Editor—As the British umbrella organisation representing the interests of all people with skin diseases and their patients' groups, the Skin Care Campaign welcomed the balanced approach taken by Herxheimer in his article on the relationship between the pharmaceutical industry and patients' organisations.1 However, we contest the argument that industry will if nothing else influence policy if it directly or indirectly funds a large part of the budget.
Resources are made available to the Skin Care Campaign by many organisations, including voluntary groups, and by professional organisations, including the British Association of Dermatologists, British Dermatological Nursing Group, Primary Care Dermatology Society, and Royal Pharmaceutical Society of Great Britain. Most funding is received from a substantial number of companies—a funding consortium—which manufacture products of value to people with skin diseases.
We and those who fund us are absolutely clear about our policy that funds are donated with “no strings” for the Skin Care Campaign's campaigning and educational work. An independent board of directors made up entirely of patient representatives decides our agenda. We believe that we exemplify a successful formula that has real integrity and works well. Undoubtedly the Department of Health, with which we enjoy a close working relationship, would not consult with us in the way that it does if there was any question about our integrity.

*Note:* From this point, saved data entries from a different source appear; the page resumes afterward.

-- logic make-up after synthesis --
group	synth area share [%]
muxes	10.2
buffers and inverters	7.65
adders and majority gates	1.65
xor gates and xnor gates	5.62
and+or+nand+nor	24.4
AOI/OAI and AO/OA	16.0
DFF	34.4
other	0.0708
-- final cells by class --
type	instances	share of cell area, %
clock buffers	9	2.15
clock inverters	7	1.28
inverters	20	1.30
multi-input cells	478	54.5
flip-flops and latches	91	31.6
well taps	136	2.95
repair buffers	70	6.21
$ cat src/hw/strobe_defs.svh
`ifndef STROBE_DEFS_SVH
`define STROBE_DEFS_SVH
`define CLKS_PER_MCYCLE 12
`define RESET_MIN_MCYCLES 2
`define HOST_RESET_MCYCLES 10
`define PORT3_RESET 8'hff
`endif

$ cat src/hw/strobe_pkg.sv
package strobe_pkg;
   typedef enum logic [1:0] {
      mode_reset,
      mode_normal,
      mode_host
   } op_mode_e;
endpackage

$ cat src/hw/mcycle_div.sv
`timescale 1ns/1ps
`include "strobe_defs.svh"
module mcycle_div #(
   parameter int CLKS = `CLKS_PER_MCYCLE
) (
   input wire logic i_clk,
   input wire logic i_rstn,
   output logic o_phase_tick,
   output logic o_mcycle_tick,
   output logic o_half
);
   localparam int W = $clog2(CLKS + 1);
   logic [W-1:0] cnt_q;
   wire last = (cnt_q == W'(CLKS - 1));
   wire mid = (cnt_q == W'(CLKS / 2 - 1));
   always_ff @(posedge i_clk or negedge i_rstn) begin
      if (!i_rstn) begin
         cnt_q <= '0;
      end else begin
         cnt_q <= last ? '0 : cnt_q + W'(1);
      end
   end
   assign o_mcycle_tick = last;
   assign o_phase_tick = last | mid;
   assign o_half = (cnt_q >= W'(CLKS / 2));
endmodule // mcycle_div
[config.mk]
export PLATFORM = sky130hd
export DESIGN_NAME = awc_top
export DESIGN_NICKNAME = d
export VERILOG_FILES = /design/src/shared/awc_pkg.sv /design/src/shared/awc_if.sv /design/src/hdl/awc_latch.sv /design/src/hdl/awc_top.sv
export SDC_FILE = /design/constraint.sdc
export NUM_CORES = 1
export LEC_CHECK = 0
export ABC_AREA = 1
export BUFFER_PORTS_ARGS = -buffer_cell sky130_fd_sc_hd__buf_4
export CORE_ASPECT_RATIO = 0.7
export CORE_MARGIN = 1
export CORE_UTILIZATION = 51
export CTS_CLUSTER_DIAMETER = 60
export DETAILED_ROUTE_END_ITERATION = 10
export PLACE_DENSITY_LB_ADDON = 0.25
export SETUP_SLACK_MARGIN = 0.3
export SYNTH_ARGS = -nofsm -noshare
export SYNTH_HDL_FRONTEND = slang
export SYNTH_SLANG_ARGS = --single-unit
[constraint.sdc]
create_clock -name clk_i -period 1.3 [get_ports clk_i]
set_clock_uncertainty 0.1 [all_clocks]
set_input_delay 0.13 -clock clk_i [delete_from_list [all_inputs] [get_ports clk_i]]
set_output_delay 0.13 -clock clk_i [all_outputs]
set_load 0.01 [all_outputs]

Understandably, people often suppose that patients' support groups necessarily surrender their independence if their income derives chiefly from one sector. In truth, patients, clinicians, and the healthcare industries all have remarkably similar objectives, albeit for rather different reasons. We would welcome greater recognition of the value of partnerships between industry and patients, especially in the continuing absence of government core funding for patient support groups.
Competing interests: PML is chief executive of the Skin Care Campaign..
References
- 1.Herxheimer A. Relationships between the pharmaceutical industry and patients' organisations. BMJ 2003;326: 1208-10. (31 May.) [DOI] [PMC free article] [PubMed] [Google Scholar]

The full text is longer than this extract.